NAだからこそアクセル全開で楽しめるドリフトメイク
近年はD1グランプリといったトップカテゴリーでも活躍する姿が見られるようになった歴代86/BRZ。しかし、その中身はエンジンが載せ換えられていたり、足回りがごっそり海外のキット品に変更されているのが当たり前だ。
そんな姿を見ると「純正状態はドリフトに向いてないのかも…」と思いがちだが、それはあくまで競技だけの話。
ドリフト・グリップのジャンルを問わず、中部エリアの競技車両アライメント調整を多く引き受ける足回りのスペシャリスト“ノーティーベアー”の熊崎代表は「誰でも簡単にドリフトができる即ドリ仕様に必要なのは、車高調とタイロッドとメンバーカラーだけです」と、先代86/BRZのポテンシャルの高さをアピール。
また「休日にサーキットで仲間と走って楽しむエンジョイはもちろん、D1地方戦レベルならNA仕様のこのデモカーでも十分戦えるくらいの戦闘力はあるんです」というマシンメイクの秘訣は、ドリフト中にしっかりアクセルを踏めるセットアップにある。
ノーマル状態のドリフト特性(特にZN6)を簡単に説明すると、『角度が付くとそれに耐えられず、イン側へ巻いていってスピンモードに陥りやすい』となる。そして、それを解消するために誕生したのがノーティーベアーオリジナル車高調だ。
いくつかテストした中で、最も特性を理想に近づけやすかったというクスコのスポーツR車高調をベースに、レート変更やヘルパースプリングを追加。F9kg/mm、R12kg/mmというバネレートはリヤのトラクションを重視した数値だ。
切れ角アップはアイコンセプトのタイロッドのみでも十分だが、この車両はよりハイレベルな走りを求めて元D1GPドライバーの手塚強選手が開発したビーストRナックルを装着。30mm延長ロアアームによってネガティブキャンバー角を増やし、フルカウンター時の接地性も高めている。
アッパーマウントにオリジナルアダプターを追加し、キャスターを寝かせるセッティングはドリフトならでは。カウンターを当てる際のセルフステアの効きを良くすることでスピンしづらくなる上、ドリフトの振り返しの操作にも余裕が生まれるようになるのだ。

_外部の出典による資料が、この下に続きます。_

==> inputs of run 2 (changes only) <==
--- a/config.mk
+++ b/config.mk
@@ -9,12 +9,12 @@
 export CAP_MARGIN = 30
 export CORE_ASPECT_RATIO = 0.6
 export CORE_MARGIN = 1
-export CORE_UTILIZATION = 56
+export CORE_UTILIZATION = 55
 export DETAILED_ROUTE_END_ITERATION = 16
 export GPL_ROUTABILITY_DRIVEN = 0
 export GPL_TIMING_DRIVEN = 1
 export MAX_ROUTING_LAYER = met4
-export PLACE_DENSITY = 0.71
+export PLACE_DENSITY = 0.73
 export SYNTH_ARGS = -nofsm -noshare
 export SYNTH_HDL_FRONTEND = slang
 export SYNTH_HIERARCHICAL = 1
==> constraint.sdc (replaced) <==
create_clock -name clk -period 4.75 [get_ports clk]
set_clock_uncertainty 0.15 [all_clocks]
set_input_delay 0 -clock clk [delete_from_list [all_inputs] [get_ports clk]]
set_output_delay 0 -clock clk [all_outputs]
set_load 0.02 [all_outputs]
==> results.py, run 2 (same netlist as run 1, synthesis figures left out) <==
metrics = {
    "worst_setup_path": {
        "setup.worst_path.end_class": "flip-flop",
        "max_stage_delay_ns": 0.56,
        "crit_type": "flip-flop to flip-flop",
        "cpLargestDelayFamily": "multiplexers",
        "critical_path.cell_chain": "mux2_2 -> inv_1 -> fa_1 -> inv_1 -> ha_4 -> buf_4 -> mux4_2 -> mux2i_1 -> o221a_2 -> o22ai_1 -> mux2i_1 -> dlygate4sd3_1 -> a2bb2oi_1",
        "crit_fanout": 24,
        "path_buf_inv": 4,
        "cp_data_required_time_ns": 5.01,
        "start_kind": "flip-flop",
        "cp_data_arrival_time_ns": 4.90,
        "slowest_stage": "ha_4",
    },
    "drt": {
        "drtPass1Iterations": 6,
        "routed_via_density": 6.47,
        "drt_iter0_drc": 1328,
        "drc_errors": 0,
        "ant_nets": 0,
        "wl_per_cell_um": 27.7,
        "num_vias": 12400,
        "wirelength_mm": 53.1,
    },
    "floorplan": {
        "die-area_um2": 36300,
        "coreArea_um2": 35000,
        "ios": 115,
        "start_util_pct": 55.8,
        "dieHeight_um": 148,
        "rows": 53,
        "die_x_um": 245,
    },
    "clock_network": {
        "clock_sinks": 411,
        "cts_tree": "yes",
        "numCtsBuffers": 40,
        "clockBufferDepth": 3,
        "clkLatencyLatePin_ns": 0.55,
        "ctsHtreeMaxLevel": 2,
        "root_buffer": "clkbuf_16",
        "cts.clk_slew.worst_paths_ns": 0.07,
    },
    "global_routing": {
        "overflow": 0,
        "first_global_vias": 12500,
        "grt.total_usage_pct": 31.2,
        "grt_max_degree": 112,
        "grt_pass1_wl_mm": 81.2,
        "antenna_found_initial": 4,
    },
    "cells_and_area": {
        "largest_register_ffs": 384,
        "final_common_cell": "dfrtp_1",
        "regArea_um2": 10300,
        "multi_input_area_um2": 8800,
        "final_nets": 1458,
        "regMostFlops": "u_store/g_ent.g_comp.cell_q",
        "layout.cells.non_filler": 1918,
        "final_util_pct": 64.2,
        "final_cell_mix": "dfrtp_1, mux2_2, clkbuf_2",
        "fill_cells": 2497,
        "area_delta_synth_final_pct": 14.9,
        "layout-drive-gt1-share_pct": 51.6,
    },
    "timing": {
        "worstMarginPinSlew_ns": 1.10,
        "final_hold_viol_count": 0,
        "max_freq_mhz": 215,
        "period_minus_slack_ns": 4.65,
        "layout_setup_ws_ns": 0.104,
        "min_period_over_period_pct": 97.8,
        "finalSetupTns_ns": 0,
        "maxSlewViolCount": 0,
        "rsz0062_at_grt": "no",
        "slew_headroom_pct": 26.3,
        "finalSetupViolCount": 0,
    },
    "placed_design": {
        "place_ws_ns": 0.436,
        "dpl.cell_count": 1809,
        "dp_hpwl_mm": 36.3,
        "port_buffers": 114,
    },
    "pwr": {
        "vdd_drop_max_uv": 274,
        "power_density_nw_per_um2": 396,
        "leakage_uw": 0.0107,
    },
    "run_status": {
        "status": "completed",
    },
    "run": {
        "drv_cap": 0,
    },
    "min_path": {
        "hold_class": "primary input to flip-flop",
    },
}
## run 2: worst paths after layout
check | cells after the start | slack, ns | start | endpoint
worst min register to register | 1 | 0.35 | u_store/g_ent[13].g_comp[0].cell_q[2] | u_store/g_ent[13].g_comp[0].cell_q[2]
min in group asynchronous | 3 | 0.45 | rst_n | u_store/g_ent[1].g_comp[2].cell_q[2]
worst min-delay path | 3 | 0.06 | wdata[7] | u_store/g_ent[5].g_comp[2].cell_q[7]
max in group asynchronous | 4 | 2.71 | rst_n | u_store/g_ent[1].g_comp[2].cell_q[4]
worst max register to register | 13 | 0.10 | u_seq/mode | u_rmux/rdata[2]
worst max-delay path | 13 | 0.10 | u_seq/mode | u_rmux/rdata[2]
==> config.mk <==
export PLATFORM = sky130hd
export DESIGN_NAME = pp_page_buffer
export DESIGN_NICKNAME = d
export VERILOG_FILES = /design/src/rtl/pp_pkg.sv /design/src/rtl/pp_collect.sv /design/src/rtl/pp_commit.sv /design/src/rtl/pp_page_buffer.sv
export SDC_FILE = /design/constraint.sdc
export NUM_CORES = 2
export LEC_CHECK = 0
export BUFFER_PORTS_ARGS = -buffer_cell sky130_fd_sc_hd__buf_2
export CAP_MARGIN = 25
export CORE_UTILIZATION = 38
export CTS_CLUSTER_SIZE = 40
export DETAILED_ROUTE_END_ITERATION = 8
export PLACE_DENSITY_LB_ADDON = 0.25
export SETUP_SLACK_MARGIN = 0.3
export SLEW_MARGIN = 20
export SYNTH_ARGS = -nofsm -noshare
export SYNTH_HDL_FRONTEND = slang
export SYNTH_SLANG_ARGS = --single-unit
==> constraint.sdc <==
create_clock -name clk -period 5.4 [get_ports clk]
set_input_delay 0.81 -clock clk [delete_from_list [all_inputs] [get_ports clk]]
set_output_delay 0.81 -clock clk [all_outputs]
set_load 0.02 [all_outputs]
<file path="config.mk">
export PLATFORM = sky130hd
export DESIGN_NAME = nvs_seq_top
export DESIGN_NICKNAME = d
export VERILOG_FILES = /design/src/rtl/nvs_pkg.sv /design/src/rtl/nvs_timer.sv /design/src/rtl/nvs_flag.sv /design/src/rtl/nvs_seq_top.sv
export SDC_FILE = /design/constraint.sdc
export NUM_CORES = 1
export LEC_CHECK = 0
export ABC_AREA = 1
export ABC_CLOCK_PERIOD_IN_PS = 1200
export CORE_MARGIN = 5
export CORE_UTILIZATION = 40
export CTS_CLUSTER_SIZE = 12
export DETAILED_ROUTE_END_ITERATION = 6
export GPL_TIMING_DRIVEN = 1
export SYNTH_ARGS = -nofsm -noshare
export SYNTH_HDL_FRONTEND = slang
export SYNTH_SLANG_ARGS = --single-unit
</file>
<file path="constraint.sdc">
create_clock -name clk -period 1.2 [get_ports clk]
set_input_delay 0.24 -clock clk [delete_from_list [all_inputs] [get_ports clk]]
set_output_delay 0.24 -clock clk [all_outputs]
set_load 0.01 [all_outputs]
</file>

「ドリフト中に気持ち良くアクセルを踏める足」の鍵となるのが、GPスポーツのトラクションメンバーカラーだ。見ての通り、純正アーム取り付け位置を60mmほど下方向へオフセットすることで、ストローク時のタイヤの動きを縦方向に限定し、ホイールベースなど余計なジオメトリー変化を防ぐ。
つまり、足回りは、適度にフロントが”転がる”足にすることでカウンターへの追従性を高めつつ、リヤのトラクション性能を引き上げてドリフト中にアクセルを踏んでも流されずに前に進むようにするわけだ。
「4輪に接地感があってちゃんとアクセルを踏めるから、NAのままでもシルビアのターボを追いかけられるんですよ。ストレートは遅くてもコーナーで追い詰められる」という先代86/BRZのドリフトスタイルは、偶然にもAE86と同じというから驚きだ。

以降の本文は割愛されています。